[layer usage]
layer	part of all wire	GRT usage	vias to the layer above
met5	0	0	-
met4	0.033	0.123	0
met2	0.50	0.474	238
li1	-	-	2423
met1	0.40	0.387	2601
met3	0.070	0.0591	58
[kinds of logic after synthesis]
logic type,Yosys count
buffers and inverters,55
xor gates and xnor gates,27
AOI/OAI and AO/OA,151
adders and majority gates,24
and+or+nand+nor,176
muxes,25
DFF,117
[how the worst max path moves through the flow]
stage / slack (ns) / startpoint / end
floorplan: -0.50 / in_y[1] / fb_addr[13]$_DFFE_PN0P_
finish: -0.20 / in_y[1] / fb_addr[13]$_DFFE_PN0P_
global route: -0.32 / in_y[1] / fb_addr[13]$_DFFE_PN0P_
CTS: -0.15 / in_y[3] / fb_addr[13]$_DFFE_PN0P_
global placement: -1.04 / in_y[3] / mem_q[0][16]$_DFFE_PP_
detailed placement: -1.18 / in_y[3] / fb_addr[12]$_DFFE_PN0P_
<file path="config.mk">
export PLATFORM = sky130hd
export DESIGN_NAME = burst_comparator
export DESIGN_NICKNAME = d
export VERILOG_FILES = /design/src/rtl/burst_comparator.sv
export SDC_FILE = /design/constraint.sdc
export NUM_CORES = 1
export LEC_CHECK = 0
export ABC_AREA = 1
export CAP_MARGIN = 20
export CORE_AREA = 2 2 71 73
export CTS_BUF_LIST = sky130_fd_sc_hd__clkbuf_2 sky130_fd_sc_hd__clkbuf_4 sky130_fd_sc_hd__clkbuf_8
export CTS_CLUSTER_DIAMETER = 100
export DETAILED_ROUTE_END_ITERATION = 8
export DIE_AREA = 0 0 73 75
export PLACE_DENSITY = 0.94
export SKIP_LAST_GASP = 1
export SLEW_MARGIN = 30
export SYNTH_ARGS = -nofsm -noshare
export SYNTH_HDL_FRONTEND = slang
export SYNTH_SLANG_ARGS = --single-unit
</file>
<file path="constraint.sdc">
create_clock -name clk -period 6.2 [get_ports clk]
set_input_delay 0.93 -clock clk [delete_from_list [all_inputs] [get_ports clk]]
set_output_delay 0.93 -clock clk [all_outputs]
set_load 0.005 [all_outputs]
</file>
### src/rtl/memshare_vn_iblut_mc.sv
// memshare_vn_iblut_mc: ping-pong LUT shared by CH_NUM mapping channels, reloaded page-wise from a stream
module memshare_vn_iblut_mc #(
  parameter int ADDR_WIDTH    = 6,
  parameter int VN_LOAD_CYCLE = 64,
  parameter int MSG_WIDTH     = 4,
  parameter int CH_NUM        = 4
) (
  input  logic                           sys_clk,
  input  logic                           rstn,
  input  logic [CH_NUM-1:0]              map_en_i,
  input  logic [CH_NUM*ADDR_WIDTH-1:0]   map_addr_i,
  output logic [CH_NUM*MSG_WIDTH-1:0]    msgOut_o,
  output logic [CH_NUM-1:0]              msgOut_vld_o,
  input  logic                           remap_start_i,
  input  logic [MSG_WIDTH-1:0]           remap_dataIn_i,
  input  logic                           remap_vld_i,
  output logic                           remap_rdy_o,
  output logic                           remap_busy_o,
  output logic                           remap_done_o,
  output logic                           active_page_o
);
  typedef enum logic [1:0] {IDLE, LOAD, SWAP} state_t;
  localparam logic [ADDR_WIDTH-1:0] LAST = ADDR_WIDTH'(VN_LOAD_CYCLE - 1);
  localparam logic [ADDR_WIDTH:0]   DEPTH = (ADDR_WIDTH+1)'(VN_LOAD_CYCLE);
  state_t                state;
  logic [1:0]            rs;
  logic                  rst_n;
  logic [ADDR_WIDTH-1:0] wcnt;
  logic                  wr;
  logic [MSG_WIDTH-1:0]  pg0 [VN_LOAD_CYCLE];
  logic [MSG_WIDTH-1:0]  pg1 [VN_LOAD_CYCLE];
  // reset asserts immediately, releases two edges after rstn rises
  always_ff @(posedge sys_clk or negedge rstn)
    if (!rstn) rs <= 2'b00;
    else rs <= {rs[0], 1'b1};
  assign rst_n = rs[1];
  assign wr = remap_vld_i & remap_rdy_o;
  always_ff @(posedge sys_clk)
    if (wr) begin
      if (active_page_o) pg0[wcnt] <= remap_dataIn_i;
      else pg1[wcnt] <= remap_dataIn_i;
    end
  always_ff @(posedge sys_clk or negedge rst_n)
    if (!rst_n) begin
      state         <= IDLE;
      wcnt          <= '0;
      active_page_o <= 1'b0;
      remap_rdy_o   <= 1'b0;
      remap_busy_o  <= 1'b0;
      remap_done_o  <= 1'b0;
    end else begin
      remap_done_o <= 1'b0;
      case (state)
        IDLE: if (remap_start_i) begin
          state        <= LOAD;
          wcnt         <= '0;
          remap_rdy_o  <= 1'b1;
          remap_busy_o <= 1'b1;
        end
        LOAD: if (wr) begin
          if (wcnt == LAST) begin
            state       <= SWAP;
            remap_rdy_o <= 1'b0;
          end else wcnt <= wcnt + 1'b1;
        end
        SWAP: begin
          state         <= IDLE;
          active_page_o <= ~active_page_o;
          remap_done_o  <= 1'b1;
          remap_busy_o  <= 1'b0;
        end
        default: state <= IDLE;
      endcase
    end
  for (genvar k = 0; k < CH_NUM; k++) begin : g_ch
    logic [ADDR_WIDTH-1:0] a;
    logic [MSG_WIDTH-1:0]  msg_q;
    logic                  vld_q;
    logic                  in_rng;
    assign a      = map_addr_i[k*ADDR_WIDTH +: ADDR_WIDTH];
    assign in_rng = {1'b0, a} < DEPTH;
    always_ff @(posedge sys_clk or negedge rst_n)
      if (!rst_n) begin
        msg_q <= '0;
        vld_q <= 1'b0;
      end else begin
        vld_q <= map_en_i[k];
        if (map_en_i[k]) msg_q <= !in_rng ? '0 : active_page_o ? pg1[a] : pg0[a];
      end
    assign msgOut_o[k*MSG_WIDTH +: MSG_WIDTH] = msg_q;
    assign msgOut_vld_o[k] = vld_q;
  end
endmodule
--- config.mk ---
export PLATFORM = sky130hd
export DESIGN_NAME = lif_wta_array
export DESIGN_NICKNAME = d
export VERILOG_FILES = /design/src/rtl/lif_pkg.sv /design/src/rtl/lif_neuron.sv /design/src/rtl/lif_wta_array.sv
export SDC_FILE = /design/constraint.sdc
export NUM_CORES = 1
export LEC_CHECK = 0
export CORE_MARGIN = 2
export CORE_UTILIZATION = 53
export CTS_CLUSTER_DIAMETER = 60
export DETAILED_ROUTE_END_ITERATION = 10
export PLACE_DENSITY = 0.82
export SYNTH_ARGS = -nofsm -noshare
export SYNTH_HDL_FRONTEND = slang
export SYNTH_SLANG_ARGS = --single-unit
--- constraint.sdc ---
create_clock -name clk -period 3.6 [get_ports clk]
set_input_delay 0.36 -clock clk [delete_from_list [all_inputs] [get_ports clk]]
set_output_delay 0.36 -clock clk [all_outputs]
set_load 0.01 [all_outputs]
===== src/rtl/lut_loader.sv =====
// Streams SD-reader bytes into double-buffered H/V stripe LUTs, verifies an optional
// modulo-256 checksum, and publishes the new bank only on a vsync rising edge.
module lut_loader #(
  parameter int H_LEN    = 720,
  parameter int V_LEN    = 1280,
  parameter int CHECK_EN = 1
) (
  input  logic        clk10,
  input  logic        rst,
  input  logic        start,
  input  logic        in_valid,
  input  logic [7:0]  in_byte,
  input  logic        in_eof,
  input  logic        vsync_s,
  output logic        wr_en,
  output logic        wr_sel,
  output logic        wr_bank,
  output logic [10:0] wr_addr,
  output logic [7:0]  wr_data,
  output logic        rd_bank,
  output logic        lut_rdy,
  output logic        busy,
  output logic        err,
  output logic [1:0]  err_code
);

  localparam logic [2:0] S_IDLE    = 3'd0;
  localparam logic [2:0] S_LOAD_H  = 3'd1;
  localparam logic [2:0] S_LOAD_V  = 3'd2;
  localparam logic [2:0] S_LOAD_CK = 3'd3;
  localparam logic [2:0] S_PEND    = 3'd4;
  localparam logic [2:0] S_ERR     = 3'd5;

  localparam logic [10:0] H_LAST = 11'(H_LEN - 1);
  localparam logic [10:0] V_LAST = 11'(V_LEN - 1);

  logic [2:0]  state, state_n;
  logic [10:0] count, count_n;
  logic [7:0]  sum, sum_n;
  logic        vsync_q;
  logic        vsync_rise;
  logic        swap;
  logic        err_n;
  logic [1:0]  code_n;
  logic        wr_en_n, wr_sel_n;
  logic [10:0] wr_addr_n;
  logic [7:0]  wr_data_n;

  assign vsync_rise = vsync_s & ~vsync_q;
  assign wr_bank    = ~rd_bank;
  assign busy       = (state == S_LOAD_H) || (state == S_LOAD_V) ||
                      (state == S_LOAD_CK) || (state == S_PEND);

  always_comb begin
    state_n   = state;
    count_n   = count;
    sum_n     = sum;
    err_n     = err;
    code_n    = err_code;
    wr_en_n   = 1'b0;
    wr_sel_n  = wr_sel;
    wr_addr_n = wr_addr;
    wr_data_n = wr_data;
    swap      = 1'b0;

    if (start) begin
      state_n = S_LOAD_H;
      count_n = '0;
      sum_n   = '0;
      err_n   = 1'b0;
      code_n  = 2'b00;
    end else begin
      case (state)
        S_LOAD_H, S_LOAD_V: begin
          if (in_valid) begin
            wr_en_n   = 1'b1;
            wr_sel_n  = (state == S_LOAD_V);
            wr_addr_n = count;
            wr_data_n = in_byte;
            sum_n     = sum + in_byte;
            count_n   = count + 11'd1;
            if (state == S_LOAD_H && count == H_LAST) begin
              state_n = S_LOAD_V;
              count_n = '0;
            end else if (state == S_LOAD_V && count == V_LAST) begin
              state_n = (CHECK_EN != 0) ? S_LOAD_CK : S_PEND;
              count_n = '0;
            end
          end
        end
        S_LOAD_CK: begin
          if (in_valid) begin
            if (in_byte == sum) begin
              state_n = S_PEND;
            end else begin
              state_n = S_ERR;
              err_n   = 1'b1;
              code_n  = 2'b11;
            end
          end
        end
        S_PEND: begin
          // Any extra byte means the file was longer than expected, so never publish it.
          if (in_valid) begin
            state_n = S_ERR;
            err_n   = 1'b1;
            code_n  = 2'b10;
          end else if (vsync_rise) begin
            swap    = 1'b1;
            state_n = S_IDLE;
          end
        end
        default: ;
      endcase

      // End-of-file is judged after this cycle's byte has been consumed.
      if (in_eof && (state_n == S_LOAD_H || state_n == S_LOAD_V || state_n == S_LOAD_CK)) begin
        state_n = S_ERR;
        err_n   = 1'b1;
        code_n  = 2'b01;
      end
    end
  end

  always_ff @(posedge clk10) begin
    if (rst) begin
      state    <= S_IDLE;
      count    <= '0;
      sum      <= '0;
      vsync_q  <= 1'b0;
      rd_bank  <= 1'b0;
      lut_rdy  <= 1'b0;
      err      <= 1'b0;
      err_code <= 2'b00;
      wr_en    <= 1'b0;
      wr_sel   <= 1'b0;
      wr_addr  <= '0;
      wr_data  <= '0;
    end else begin
      state    <= state_n;
      count    <= count_n;
      sum      <= sum_n;
      vsync_q  <= vsync_s;
      rd_bank  <= rd_bank ^ swap;
      lut_rdy  <= lut_rdy | swap;
      err      <= err_n;
      err_code <= code_n;
      wr_en    <= wr_en_n;
      wr_sel   <= wr_sel_n;
      wr_addr  <= wr_addr_n;
      wr_data  <= wr_data_n;
    end
  end

endmodule
## config.mk

```make
export PLATFORM = sky130hd
export DESIGN_NAME = simon_game_ctrl_flat
export DESIGN_NICKNAME = d
export VERILOG_FILES = /design/src/rtl/simon_pkg.sv /design/src/rtl/simon_game_ctrl_if.sv /design/src/rtl/simon_tick_timer.sv /design/src/rtl/simon_game_ctrl.sv /design/src/flat_wrapper.sv
export SDC_FILE = /design/constraint.sdc
export NUM_CORES = 1
export LEC_CHECK = 0
export CORE_MARGIN = 4
export CORE_UTILIZATION = 40
export DETAILED_ROUTE_END_ITERATION = 7
export SLEW_MARGIN = 30
export SYNTH_ARGS = -nofsm -noshare
export SYNTH_HDL_FRONTEND = slang
export SYNTH_SLANG_ARGS = --single-unit
```

## constraint.sdc

```tcl
create_clock -name clk_tick -period 5.8 [get_ports clk_tick]
set_input_delay 0.58 -clock clk_tick [delete_from_list [all_inputs] [get_ports clk_tick]]
set_output_delay 0.58 -clock clk_tick [all_outputs]
set_load 0.01 [all_outputs]
```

(Instructions for the task): Keep to the lines above, from the first one through the line where "export CTS_BUF_LIST = sky130_fd_sc_hd__clkbuf_2" appears, and copy them exactly.

(Exercise response):
[layer usage]
layer	part of all wire	GRT usage	vias to the layer above
met5	0	0	-
met4	0.033	0.123	0
met2	0.50	0.474	238
li1	-	-	2423
met1	0.40	0.387	2601
met3	0.070	0.0591	58
[kinds of logic after synthesis]
logic type,Yosys count
buffers and inverters,55
xor gates and xnor gates,27
AOI/OAI and AO/OA,151
adders and majority gates,24
and+or+nand+nor,176
muxes,25
DFF,117
[how the worst max path moves through the flow]
stage / slack (ns) / startpoint / end
floorplan: -0.50 / in_y[1] / fb_addr[13]$_DFFE_PN0P_
finish: -0.20 / in_y[1] / fb_addr[13]$_DFFE_PN0P_
global route: -0.32 / in_y[1] / fb_addr[13]$_DFFE_PN0P_
CTS: -0.15 / in_y[3] / fb_addr[13]$_DFFE_PN0P_
global placement: -1.04 / in_y[3] / mem_q[0][16]$_DFFE_PP_
detailed placement: -1.18 / in_y[3] / fb_addr[12]$_DFFE_PN0P_
<file path="config.mk">
export PLATFORM = sky130hd
export DESIGN_NAME = burst_comparator
export DESIGN_NICKNAME = d
export VERILOG_FILES = /design/src/rtl/burst_comparator.sv
export SDC_FILE = /design/constraint.sdc
export NUM_CORES = 1
export LEC_CHECK = 0
export ABC_AREA = 1
export CAP_MARGIN = 20
export CORE_AREA = 2 2 71 73
export CTS_BUF_LIST = sky130_fd_sc_hd__clkbuf_2 sky130_fd_sc_hd__clkbuf_4 sky130_fd_sc_hd__clkbuf_8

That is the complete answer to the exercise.